Снимаю трубку и звоню Гурко.
— Марк Борисович, здравствуйте. Это Брагин.
— Здравствуй Егор, чем могу быть полезен?
— У меня к вам большая просьба, — начинаю я.
— Какая же? Ой, извини, я перезвоню.
В трубке раздаются короткие гудки. Ёлки… что бы это значило… Действительно, не может говорить или не хочет? Возможно, что-то уже разнюхал и теперь не хочет светить наши взаимоотношения.
Ну ладно, попробую ещё чуть позже. Занимаюсь работой а потом звоню Гурко ещё раз. Но нет, похоже, хочет переждать сгустившуюся надо мной тучу и отсидеться где-нибудь по-тихому. Наконец, когда все уже расходятся по домам, раздаётся звонок.
— Егор, мы не договорили. Слушаю тебя.
— Марк Борисович, — лечу я с места в карьер, не дожидаясь, когда он снова повесит трубку. — У меня просьба. Вы бы не могли помочь встретиться с Сусловым?

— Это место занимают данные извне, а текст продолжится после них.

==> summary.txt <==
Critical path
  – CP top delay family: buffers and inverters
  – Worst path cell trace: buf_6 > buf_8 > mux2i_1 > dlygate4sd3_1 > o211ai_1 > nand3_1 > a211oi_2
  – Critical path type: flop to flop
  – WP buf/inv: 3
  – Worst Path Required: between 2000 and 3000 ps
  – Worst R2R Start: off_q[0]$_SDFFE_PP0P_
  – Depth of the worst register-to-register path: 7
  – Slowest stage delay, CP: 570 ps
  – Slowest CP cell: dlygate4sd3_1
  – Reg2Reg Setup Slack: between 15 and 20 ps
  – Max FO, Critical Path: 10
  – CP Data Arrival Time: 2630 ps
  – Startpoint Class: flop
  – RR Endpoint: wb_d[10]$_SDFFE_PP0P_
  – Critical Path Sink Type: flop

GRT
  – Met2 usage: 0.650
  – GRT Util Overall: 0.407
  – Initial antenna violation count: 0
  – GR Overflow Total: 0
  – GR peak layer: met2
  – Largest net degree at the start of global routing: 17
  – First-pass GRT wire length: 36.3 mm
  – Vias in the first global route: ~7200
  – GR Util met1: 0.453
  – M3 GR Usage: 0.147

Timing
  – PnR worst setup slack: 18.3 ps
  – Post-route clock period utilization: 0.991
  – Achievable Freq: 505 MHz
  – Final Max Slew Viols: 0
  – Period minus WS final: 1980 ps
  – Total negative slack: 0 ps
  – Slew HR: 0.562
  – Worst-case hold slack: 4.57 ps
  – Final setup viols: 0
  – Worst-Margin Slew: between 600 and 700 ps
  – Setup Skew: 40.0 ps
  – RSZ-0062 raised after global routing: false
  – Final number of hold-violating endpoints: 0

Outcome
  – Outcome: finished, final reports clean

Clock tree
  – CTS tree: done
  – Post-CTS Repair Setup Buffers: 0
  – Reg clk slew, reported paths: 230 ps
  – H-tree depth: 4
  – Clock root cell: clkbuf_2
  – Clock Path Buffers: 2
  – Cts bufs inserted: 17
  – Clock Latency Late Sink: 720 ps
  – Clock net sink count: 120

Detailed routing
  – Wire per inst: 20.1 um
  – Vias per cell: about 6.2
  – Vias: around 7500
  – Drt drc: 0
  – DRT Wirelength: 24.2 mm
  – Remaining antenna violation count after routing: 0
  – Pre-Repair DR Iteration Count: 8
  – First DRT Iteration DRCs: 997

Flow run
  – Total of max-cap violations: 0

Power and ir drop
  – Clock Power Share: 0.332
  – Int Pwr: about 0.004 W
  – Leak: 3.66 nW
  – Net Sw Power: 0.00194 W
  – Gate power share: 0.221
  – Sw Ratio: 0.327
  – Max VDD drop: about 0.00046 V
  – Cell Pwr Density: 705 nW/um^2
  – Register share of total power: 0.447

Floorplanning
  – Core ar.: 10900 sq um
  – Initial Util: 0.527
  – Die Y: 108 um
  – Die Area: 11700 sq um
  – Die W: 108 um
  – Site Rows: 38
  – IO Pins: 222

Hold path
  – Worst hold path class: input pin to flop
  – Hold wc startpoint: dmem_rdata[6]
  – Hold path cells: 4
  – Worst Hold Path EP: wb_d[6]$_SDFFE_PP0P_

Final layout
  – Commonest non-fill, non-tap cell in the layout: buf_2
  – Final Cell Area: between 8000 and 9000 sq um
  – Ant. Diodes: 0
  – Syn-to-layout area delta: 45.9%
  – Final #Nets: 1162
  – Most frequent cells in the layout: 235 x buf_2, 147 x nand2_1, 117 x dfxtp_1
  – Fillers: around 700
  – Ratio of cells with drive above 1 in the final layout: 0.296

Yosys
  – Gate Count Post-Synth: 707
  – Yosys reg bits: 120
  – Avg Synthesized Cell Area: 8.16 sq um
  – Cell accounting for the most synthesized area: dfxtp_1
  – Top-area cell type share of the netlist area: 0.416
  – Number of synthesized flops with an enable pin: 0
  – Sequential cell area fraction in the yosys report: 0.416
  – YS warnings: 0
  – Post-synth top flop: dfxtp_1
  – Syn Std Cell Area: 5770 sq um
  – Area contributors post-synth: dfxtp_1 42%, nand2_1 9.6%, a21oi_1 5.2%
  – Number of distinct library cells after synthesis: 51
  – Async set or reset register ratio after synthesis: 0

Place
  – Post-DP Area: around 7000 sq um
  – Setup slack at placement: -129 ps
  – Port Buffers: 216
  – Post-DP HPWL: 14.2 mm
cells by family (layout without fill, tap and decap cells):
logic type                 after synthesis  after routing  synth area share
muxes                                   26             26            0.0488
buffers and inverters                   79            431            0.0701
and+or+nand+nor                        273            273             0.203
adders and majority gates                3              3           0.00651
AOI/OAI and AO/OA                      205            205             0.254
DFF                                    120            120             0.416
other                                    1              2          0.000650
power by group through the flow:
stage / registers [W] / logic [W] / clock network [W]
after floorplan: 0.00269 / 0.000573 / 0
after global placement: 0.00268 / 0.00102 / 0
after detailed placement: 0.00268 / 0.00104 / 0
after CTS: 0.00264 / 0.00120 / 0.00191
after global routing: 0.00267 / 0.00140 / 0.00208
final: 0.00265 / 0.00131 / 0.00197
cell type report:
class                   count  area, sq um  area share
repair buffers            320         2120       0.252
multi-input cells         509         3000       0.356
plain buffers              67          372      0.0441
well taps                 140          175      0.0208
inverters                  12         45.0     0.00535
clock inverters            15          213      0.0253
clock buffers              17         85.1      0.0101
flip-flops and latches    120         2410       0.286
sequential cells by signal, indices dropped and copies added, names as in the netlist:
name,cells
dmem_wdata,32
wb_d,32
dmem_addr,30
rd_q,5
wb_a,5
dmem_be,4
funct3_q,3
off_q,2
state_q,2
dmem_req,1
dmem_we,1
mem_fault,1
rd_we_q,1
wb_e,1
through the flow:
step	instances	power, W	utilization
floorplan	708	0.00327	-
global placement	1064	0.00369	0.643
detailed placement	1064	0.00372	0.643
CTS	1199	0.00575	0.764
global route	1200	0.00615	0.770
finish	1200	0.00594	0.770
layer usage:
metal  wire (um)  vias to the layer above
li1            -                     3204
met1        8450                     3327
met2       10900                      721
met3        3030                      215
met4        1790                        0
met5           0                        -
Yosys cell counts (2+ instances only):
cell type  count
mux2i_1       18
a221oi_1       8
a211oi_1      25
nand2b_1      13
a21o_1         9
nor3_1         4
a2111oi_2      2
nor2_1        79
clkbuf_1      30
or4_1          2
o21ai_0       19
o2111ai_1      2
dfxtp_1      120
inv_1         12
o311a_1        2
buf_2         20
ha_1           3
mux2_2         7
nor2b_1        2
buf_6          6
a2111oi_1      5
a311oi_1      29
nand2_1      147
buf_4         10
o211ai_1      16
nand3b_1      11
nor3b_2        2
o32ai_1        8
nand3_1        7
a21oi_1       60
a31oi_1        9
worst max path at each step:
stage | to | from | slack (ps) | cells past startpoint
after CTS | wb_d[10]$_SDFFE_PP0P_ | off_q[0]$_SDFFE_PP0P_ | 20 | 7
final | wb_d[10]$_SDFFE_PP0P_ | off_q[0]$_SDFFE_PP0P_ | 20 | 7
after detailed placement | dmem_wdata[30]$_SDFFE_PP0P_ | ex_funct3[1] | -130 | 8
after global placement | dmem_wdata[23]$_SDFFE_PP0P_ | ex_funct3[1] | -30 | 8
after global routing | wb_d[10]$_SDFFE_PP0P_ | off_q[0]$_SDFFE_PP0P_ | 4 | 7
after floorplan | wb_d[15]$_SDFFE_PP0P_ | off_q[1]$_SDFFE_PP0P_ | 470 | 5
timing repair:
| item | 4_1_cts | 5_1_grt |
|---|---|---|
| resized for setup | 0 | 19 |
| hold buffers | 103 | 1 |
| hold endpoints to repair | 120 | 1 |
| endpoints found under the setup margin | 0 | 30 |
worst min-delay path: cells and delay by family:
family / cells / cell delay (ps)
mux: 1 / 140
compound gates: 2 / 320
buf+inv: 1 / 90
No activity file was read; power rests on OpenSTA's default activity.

— Ничего себе! — удивляется он. — А звезду с неба тебе не нужно достать? Боюсь, что я такую встречу не смогу устроить. А чего тебе от него надо?

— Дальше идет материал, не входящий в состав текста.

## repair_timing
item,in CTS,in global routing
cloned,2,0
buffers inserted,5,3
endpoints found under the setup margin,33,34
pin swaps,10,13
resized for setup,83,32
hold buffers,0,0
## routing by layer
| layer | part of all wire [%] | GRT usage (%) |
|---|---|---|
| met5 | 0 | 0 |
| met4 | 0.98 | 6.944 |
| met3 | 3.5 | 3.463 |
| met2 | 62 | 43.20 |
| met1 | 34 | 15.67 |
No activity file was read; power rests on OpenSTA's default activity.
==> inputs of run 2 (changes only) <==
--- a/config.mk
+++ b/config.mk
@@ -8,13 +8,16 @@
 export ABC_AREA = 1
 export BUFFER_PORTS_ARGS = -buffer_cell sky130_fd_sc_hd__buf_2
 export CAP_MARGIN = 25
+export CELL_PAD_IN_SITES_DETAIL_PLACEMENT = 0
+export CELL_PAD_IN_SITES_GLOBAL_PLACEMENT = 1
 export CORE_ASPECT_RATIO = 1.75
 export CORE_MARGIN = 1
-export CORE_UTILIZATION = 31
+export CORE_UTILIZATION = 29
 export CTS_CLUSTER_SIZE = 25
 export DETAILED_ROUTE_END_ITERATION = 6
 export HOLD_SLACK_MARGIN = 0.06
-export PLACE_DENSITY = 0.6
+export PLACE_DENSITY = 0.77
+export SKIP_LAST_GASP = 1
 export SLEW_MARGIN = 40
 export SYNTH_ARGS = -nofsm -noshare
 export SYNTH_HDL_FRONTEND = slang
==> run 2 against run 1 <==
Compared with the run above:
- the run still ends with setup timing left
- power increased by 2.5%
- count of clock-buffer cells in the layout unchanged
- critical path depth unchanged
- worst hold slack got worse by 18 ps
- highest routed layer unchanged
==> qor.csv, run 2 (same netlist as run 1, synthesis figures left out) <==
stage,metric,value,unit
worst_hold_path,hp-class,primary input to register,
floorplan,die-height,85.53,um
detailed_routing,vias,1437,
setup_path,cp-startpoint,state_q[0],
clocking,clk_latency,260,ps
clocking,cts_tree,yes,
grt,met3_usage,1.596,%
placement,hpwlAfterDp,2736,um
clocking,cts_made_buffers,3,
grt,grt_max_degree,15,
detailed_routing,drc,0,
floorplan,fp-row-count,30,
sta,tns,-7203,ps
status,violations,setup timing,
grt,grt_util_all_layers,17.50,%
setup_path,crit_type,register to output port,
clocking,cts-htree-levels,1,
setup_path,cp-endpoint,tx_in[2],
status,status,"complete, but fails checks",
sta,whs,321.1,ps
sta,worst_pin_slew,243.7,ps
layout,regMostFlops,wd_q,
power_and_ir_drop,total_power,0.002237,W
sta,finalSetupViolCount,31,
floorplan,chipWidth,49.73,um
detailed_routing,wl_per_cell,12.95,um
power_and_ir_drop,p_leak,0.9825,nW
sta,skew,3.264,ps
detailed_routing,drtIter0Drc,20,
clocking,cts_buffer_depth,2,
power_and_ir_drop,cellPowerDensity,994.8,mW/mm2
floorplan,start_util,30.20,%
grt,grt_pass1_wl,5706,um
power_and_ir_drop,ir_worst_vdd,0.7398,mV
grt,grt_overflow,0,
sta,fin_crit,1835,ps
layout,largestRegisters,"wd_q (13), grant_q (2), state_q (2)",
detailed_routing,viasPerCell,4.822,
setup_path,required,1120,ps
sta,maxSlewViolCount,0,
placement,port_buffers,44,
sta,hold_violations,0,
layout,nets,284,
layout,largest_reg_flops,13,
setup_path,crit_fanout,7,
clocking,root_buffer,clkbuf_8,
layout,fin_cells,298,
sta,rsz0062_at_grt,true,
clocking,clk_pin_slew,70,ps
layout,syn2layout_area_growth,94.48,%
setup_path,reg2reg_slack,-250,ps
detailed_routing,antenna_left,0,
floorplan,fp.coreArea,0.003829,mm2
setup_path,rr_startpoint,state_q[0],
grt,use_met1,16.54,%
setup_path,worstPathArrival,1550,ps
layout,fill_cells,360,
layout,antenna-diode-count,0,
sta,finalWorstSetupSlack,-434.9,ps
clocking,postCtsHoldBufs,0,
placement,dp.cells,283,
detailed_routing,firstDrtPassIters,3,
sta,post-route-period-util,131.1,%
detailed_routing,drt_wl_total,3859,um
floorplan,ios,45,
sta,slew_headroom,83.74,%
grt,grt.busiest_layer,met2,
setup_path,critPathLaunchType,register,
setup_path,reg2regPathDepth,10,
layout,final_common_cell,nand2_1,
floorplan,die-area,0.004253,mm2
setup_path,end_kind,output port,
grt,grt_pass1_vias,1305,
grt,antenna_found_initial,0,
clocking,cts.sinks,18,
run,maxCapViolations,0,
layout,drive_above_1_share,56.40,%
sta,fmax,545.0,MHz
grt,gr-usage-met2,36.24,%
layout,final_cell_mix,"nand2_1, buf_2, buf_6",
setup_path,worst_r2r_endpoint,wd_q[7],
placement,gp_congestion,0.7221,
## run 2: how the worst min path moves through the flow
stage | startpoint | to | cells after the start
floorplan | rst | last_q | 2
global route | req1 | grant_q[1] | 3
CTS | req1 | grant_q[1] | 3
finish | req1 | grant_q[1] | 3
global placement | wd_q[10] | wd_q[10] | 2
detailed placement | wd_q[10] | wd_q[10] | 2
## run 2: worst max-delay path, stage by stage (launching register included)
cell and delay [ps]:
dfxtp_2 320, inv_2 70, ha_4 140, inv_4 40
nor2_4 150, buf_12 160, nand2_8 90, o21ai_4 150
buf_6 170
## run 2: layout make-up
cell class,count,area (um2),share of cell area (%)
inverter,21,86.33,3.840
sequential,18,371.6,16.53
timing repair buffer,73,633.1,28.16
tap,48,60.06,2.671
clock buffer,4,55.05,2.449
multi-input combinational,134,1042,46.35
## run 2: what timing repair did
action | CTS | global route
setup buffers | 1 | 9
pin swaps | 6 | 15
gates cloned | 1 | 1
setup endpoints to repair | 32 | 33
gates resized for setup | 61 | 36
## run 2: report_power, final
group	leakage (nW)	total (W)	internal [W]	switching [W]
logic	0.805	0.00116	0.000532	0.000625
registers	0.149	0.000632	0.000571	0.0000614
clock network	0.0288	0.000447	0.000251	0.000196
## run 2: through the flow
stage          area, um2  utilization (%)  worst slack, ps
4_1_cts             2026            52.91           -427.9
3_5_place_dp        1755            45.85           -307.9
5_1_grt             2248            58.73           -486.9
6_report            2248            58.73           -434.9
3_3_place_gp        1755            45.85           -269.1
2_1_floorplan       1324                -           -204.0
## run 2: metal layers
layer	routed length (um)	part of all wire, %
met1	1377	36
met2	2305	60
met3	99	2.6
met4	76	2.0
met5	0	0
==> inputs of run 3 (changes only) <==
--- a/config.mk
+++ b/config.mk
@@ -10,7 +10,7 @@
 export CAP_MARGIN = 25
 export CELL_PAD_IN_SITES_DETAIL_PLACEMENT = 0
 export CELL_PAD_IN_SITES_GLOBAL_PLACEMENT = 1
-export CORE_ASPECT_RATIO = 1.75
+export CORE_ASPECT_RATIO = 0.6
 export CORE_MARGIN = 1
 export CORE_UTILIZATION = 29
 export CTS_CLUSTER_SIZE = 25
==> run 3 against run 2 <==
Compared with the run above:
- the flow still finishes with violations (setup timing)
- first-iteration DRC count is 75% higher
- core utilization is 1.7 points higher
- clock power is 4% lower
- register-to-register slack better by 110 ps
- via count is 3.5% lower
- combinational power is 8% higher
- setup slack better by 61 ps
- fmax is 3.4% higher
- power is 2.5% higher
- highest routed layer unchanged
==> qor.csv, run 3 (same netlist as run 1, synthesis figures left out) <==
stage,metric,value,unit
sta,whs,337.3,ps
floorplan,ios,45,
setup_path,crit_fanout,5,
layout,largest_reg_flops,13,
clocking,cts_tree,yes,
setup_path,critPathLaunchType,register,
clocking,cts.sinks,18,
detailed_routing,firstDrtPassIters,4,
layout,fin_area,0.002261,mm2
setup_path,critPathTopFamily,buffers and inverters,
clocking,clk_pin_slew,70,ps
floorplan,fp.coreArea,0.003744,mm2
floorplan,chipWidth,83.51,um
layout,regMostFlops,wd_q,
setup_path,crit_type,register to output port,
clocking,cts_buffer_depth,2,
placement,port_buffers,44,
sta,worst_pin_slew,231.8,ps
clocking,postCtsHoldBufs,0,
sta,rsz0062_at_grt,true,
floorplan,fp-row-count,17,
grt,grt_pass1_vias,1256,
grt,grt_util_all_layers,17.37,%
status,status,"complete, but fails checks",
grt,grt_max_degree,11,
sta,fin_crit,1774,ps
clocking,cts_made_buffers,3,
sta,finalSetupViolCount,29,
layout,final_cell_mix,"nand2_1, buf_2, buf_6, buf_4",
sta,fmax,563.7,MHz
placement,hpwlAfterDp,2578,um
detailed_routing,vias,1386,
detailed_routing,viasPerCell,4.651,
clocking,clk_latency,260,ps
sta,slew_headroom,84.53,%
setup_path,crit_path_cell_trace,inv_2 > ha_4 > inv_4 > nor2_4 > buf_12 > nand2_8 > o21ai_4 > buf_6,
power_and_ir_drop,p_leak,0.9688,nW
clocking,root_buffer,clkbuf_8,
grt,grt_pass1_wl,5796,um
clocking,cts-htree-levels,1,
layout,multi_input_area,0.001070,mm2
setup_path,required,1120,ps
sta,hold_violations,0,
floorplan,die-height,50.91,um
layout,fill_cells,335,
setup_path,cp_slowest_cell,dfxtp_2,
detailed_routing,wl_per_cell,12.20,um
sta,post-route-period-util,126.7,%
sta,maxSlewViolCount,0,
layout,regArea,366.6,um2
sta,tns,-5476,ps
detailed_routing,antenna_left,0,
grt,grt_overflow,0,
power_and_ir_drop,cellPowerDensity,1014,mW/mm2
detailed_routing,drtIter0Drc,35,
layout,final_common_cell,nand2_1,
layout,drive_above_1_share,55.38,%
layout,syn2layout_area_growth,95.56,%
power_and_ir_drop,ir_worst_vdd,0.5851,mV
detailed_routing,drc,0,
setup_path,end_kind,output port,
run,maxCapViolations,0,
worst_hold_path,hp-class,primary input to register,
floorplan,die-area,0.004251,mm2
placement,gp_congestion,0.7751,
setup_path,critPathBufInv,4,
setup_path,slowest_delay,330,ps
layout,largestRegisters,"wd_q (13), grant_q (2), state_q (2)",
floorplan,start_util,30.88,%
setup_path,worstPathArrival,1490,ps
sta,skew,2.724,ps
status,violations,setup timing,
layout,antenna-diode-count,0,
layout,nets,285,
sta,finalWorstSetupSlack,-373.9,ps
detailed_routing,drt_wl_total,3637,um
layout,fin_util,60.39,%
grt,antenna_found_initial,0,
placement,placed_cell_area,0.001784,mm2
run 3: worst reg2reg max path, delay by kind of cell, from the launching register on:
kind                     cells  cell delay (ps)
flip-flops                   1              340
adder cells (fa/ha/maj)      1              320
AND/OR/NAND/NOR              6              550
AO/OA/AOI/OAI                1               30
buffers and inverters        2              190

— Да… — не хочу говорить я. — У меня очень серьёзный личный вопрос.
— Настолько серьёзный?
Я не отвечаю. Конечно серьёзный. Потеря армии никак не входит в мои планы. Совершенно не входит…
— Ладно, — соглашается он. — посмотрим, что можно будет сделать.
Вечером звонит Цвет.
— Здорово, — приветствую его я. — Приехал?
— Приехал, да. Уж пару дней как.
— Всё нормально?
— Да, путём, — отвечает он. — Нормально. Слушай, тут этот чудак, Уголёк, предлагает поужинать, хочет обсудить дела кое-какие. Ты как, можешь?